◆ **What to do**
Please copy exactly the lines that run from the start of the entries to the line containing "-export DIE_AREA = 0 0 58 60", inclusive.

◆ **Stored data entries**

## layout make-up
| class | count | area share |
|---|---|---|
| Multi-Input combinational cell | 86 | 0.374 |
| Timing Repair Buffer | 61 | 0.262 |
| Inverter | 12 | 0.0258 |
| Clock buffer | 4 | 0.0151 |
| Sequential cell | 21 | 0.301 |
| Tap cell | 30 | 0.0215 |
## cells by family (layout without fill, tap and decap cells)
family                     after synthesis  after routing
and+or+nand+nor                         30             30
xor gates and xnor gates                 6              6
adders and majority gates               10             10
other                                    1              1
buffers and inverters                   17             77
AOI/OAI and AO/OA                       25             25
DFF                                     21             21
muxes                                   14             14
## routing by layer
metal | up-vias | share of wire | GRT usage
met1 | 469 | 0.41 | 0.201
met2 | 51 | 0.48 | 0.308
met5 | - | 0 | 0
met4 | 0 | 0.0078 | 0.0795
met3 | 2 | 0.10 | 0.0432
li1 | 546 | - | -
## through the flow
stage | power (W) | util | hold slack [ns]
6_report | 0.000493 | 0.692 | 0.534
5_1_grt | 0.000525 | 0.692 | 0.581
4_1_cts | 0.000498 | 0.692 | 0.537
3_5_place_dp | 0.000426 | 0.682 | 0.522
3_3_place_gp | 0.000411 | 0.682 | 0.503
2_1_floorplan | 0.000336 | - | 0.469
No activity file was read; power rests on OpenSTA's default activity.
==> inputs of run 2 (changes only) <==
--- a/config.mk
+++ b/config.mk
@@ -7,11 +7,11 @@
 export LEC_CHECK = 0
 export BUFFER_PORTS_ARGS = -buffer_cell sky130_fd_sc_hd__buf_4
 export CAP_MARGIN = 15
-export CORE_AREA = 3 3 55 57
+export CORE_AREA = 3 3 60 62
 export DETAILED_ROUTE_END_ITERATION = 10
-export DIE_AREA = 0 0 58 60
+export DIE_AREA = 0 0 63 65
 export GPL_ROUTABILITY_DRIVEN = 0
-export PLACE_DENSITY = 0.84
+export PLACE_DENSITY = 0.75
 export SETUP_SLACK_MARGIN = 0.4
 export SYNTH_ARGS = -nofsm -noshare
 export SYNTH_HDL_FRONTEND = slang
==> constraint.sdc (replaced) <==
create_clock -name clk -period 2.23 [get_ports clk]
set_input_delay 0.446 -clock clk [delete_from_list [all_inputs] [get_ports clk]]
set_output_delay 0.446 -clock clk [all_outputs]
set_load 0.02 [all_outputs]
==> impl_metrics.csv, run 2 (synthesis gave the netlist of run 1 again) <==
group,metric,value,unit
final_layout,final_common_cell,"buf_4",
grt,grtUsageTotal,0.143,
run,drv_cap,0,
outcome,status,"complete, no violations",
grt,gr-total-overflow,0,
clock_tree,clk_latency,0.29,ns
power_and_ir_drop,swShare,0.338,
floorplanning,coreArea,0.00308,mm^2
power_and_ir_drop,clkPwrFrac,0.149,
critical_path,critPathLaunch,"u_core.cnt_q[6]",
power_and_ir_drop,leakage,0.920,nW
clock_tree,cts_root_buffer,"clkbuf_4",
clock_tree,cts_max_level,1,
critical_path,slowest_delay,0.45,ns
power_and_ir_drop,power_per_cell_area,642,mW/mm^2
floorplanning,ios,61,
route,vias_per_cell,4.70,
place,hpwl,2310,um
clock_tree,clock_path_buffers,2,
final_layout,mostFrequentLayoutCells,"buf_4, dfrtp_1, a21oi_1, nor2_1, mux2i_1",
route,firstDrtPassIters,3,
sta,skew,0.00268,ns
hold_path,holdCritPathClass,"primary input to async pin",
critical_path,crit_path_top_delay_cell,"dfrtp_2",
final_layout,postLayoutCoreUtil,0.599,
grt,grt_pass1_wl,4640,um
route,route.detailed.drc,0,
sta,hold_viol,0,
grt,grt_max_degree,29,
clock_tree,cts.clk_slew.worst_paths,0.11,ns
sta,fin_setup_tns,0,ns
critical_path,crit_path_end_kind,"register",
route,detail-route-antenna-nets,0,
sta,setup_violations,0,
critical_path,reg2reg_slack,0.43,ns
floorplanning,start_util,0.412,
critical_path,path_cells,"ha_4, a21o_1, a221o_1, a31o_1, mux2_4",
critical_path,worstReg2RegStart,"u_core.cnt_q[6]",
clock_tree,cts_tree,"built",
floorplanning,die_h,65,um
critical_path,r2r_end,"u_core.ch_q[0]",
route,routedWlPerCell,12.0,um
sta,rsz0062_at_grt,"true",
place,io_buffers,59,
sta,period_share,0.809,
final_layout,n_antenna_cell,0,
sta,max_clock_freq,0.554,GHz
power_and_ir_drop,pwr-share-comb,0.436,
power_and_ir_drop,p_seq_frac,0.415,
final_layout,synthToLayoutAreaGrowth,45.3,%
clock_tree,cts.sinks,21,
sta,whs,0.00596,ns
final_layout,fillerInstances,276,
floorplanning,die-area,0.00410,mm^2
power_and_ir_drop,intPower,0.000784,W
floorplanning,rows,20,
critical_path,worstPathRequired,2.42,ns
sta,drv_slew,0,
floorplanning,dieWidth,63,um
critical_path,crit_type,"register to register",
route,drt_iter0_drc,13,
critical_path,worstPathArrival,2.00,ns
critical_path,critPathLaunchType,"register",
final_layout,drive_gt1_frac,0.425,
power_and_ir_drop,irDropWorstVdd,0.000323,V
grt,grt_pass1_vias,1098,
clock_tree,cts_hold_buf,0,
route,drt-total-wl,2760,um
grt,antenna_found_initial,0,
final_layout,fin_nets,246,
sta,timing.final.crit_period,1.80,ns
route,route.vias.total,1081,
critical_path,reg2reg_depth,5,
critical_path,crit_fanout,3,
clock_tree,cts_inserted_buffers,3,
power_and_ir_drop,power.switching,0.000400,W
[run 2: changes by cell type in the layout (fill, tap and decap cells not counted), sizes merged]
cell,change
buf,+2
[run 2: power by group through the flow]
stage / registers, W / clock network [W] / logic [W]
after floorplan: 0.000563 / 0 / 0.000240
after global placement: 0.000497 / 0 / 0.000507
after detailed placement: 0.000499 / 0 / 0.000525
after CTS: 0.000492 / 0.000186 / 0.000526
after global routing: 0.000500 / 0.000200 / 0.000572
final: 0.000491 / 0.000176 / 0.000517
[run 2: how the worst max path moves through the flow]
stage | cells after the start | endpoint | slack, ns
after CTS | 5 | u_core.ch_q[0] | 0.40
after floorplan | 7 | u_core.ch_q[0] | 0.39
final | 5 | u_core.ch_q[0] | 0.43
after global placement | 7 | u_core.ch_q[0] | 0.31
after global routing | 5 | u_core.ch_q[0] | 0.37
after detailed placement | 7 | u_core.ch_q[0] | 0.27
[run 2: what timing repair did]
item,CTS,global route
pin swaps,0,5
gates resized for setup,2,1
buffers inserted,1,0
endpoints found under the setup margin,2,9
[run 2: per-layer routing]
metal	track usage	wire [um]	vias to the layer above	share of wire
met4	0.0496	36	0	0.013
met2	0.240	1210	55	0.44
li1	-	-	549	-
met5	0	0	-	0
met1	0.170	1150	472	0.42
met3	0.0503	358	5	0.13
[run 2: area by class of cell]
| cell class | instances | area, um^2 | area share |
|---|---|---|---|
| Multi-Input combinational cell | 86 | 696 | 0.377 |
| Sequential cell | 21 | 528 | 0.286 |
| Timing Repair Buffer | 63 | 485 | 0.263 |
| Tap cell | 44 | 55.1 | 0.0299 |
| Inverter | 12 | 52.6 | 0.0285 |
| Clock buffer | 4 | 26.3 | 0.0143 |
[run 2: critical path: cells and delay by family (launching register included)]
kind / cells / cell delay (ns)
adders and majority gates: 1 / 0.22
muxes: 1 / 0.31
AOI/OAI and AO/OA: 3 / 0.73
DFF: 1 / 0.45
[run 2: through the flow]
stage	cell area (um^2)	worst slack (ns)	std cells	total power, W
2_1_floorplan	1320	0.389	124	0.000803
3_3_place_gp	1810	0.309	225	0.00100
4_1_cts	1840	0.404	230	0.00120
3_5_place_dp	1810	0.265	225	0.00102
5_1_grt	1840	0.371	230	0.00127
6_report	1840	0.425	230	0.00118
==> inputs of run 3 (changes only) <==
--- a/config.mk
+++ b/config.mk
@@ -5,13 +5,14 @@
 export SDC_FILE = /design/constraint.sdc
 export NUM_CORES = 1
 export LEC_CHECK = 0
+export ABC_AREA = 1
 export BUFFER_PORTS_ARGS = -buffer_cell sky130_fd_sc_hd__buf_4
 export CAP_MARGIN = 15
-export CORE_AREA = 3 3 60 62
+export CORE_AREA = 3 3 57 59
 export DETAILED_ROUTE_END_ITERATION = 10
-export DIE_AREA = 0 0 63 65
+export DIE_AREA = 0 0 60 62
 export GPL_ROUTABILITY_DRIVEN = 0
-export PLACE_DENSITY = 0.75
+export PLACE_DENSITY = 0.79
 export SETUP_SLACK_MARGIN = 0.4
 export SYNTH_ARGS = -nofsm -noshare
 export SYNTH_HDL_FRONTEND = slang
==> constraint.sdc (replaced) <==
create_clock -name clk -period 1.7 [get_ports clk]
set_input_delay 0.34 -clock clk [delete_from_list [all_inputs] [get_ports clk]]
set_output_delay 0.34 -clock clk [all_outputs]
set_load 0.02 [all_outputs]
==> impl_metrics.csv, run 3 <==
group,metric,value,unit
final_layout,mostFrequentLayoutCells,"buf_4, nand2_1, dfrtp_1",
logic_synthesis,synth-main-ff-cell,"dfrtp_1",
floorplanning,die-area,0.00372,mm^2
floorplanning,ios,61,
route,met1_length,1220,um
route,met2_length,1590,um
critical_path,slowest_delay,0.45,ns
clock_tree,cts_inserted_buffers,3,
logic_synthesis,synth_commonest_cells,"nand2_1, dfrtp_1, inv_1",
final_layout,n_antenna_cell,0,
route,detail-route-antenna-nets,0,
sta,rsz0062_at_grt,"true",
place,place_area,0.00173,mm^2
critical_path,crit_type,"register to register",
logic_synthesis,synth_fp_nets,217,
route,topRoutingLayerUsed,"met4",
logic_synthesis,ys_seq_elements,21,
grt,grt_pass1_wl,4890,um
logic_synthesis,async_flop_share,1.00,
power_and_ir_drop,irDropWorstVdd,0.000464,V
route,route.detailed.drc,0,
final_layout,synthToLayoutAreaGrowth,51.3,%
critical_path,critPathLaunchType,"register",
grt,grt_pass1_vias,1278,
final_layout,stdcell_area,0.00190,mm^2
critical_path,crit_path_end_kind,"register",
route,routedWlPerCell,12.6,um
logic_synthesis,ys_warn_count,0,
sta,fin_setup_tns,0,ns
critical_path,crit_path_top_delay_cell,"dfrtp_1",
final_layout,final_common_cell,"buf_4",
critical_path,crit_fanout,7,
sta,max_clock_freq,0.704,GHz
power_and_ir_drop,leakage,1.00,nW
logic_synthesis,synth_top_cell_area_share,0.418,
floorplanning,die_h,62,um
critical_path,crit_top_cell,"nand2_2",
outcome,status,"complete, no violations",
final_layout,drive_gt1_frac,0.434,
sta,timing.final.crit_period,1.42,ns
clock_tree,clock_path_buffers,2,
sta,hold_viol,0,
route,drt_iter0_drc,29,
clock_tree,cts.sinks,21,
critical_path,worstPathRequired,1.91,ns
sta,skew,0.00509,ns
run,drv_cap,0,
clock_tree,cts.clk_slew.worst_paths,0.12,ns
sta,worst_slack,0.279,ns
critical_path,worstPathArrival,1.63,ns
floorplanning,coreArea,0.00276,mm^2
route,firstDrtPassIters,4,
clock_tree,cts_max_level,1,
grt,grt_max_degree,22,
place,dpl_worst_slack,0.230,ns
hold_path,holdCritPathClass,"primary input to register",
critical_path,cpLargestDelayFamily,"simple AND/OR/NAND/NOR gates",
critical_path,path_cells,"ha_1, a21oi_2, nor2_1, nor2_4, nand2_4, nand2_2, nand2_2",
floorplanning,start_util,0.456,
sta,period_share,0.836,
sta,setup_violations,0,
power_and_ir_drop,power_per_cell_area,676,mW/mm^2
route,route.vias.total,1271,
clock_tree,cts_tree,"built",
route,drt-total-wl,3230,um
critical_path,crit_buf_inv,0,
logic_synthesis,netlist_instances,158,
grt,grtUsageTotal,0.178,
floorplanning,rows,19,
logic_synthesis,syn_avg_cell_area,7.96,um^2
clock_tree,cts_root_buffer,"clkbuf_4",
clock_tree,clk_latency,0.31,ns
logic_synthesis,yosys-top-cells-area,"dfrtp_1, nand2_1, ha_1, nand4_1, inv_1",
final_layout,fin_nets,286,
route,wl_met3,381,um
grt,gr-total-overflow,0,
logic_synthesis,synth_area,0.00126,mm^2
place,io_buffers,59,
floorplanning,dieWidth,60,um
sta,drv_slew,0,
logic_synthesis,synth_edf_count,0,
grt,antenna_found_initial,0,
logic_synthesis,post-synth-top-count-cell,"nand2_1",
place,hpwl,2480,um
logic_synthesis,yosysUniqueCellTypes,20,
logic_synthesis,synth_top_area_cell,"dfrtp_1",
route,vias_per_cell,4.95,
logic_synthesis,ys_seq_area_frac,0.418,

◆ **Exercise answer**
## layout make-up
| class | count | area share |
|---|---|---|
| Multi-Input combinational cell | 86 | 0.374 |
| Timing Repair Buffer | 61 | 0.262 |
| Inverter | 12 | 0.0258 |
| Clock buffer | 4 | 0.0151 |
| Sequential cell | 21 | 0.301 |
| Tap cell | 30 | 0.0215 |
## cells by family (layout without fill, tap and decap cells)
family                     after synthesis  after routing
and+or+nand+nor                         30             30
xor gates and xnor gates                 6              6
adders and majority gates               10             10
other                                    1              1
buffers and inverters                   17             77
AOI/OAI and AO/OA                       25             25
DFF                                     21             21
muxes                                   14             14
## routing by layer
metal | up-vias | share of wire | GRT usage
met1 | 469 | 0.41 | 0.201
met2 | 51 | 0.48 | 0.308
met5 | - | 0 | 0
met4 | 0 | 0.0078 | 0.0795
met3 | 2 | 0.10 | 0.0432
li1 | 546 | - | -
## through the flow
stage | power (W) | util | hold slack [ns]
6_report | 0.000493 | 0.692 | 0.534
5_1_grt | 0.000525 | 0.692 | 0.581
4_1_cts | 0.000498 | 0.692 | 0.537
3_5_place_dp | 0.000426 | 0.682 | 0.522
3_3_place_gp | 0.000411 | 0.682 | 0.503
2_1_floorplan | 0.000336 | - | 0.469
No activity file was read; power rests on OpenSTA's default activity.
==> inputs of run 2 (changes only) <==
--- a/config.mk
+++ b/config.mk
@@ -7,11 +7,11 @@
 export LEC_CHECK = 0
 export BUFFER_PORTS_ARGS = -buffer_cell sky130_fd_sc_hd__buf_4
 export CAP_MARGIN = 15
-export CORE_AREA = 3 3 55 57
+export CORE_AREA = 3 3 60 62
 export DETAILED_ROUTE_END_ITERATION = 10
-export DIE_AREA = 0 0 58 60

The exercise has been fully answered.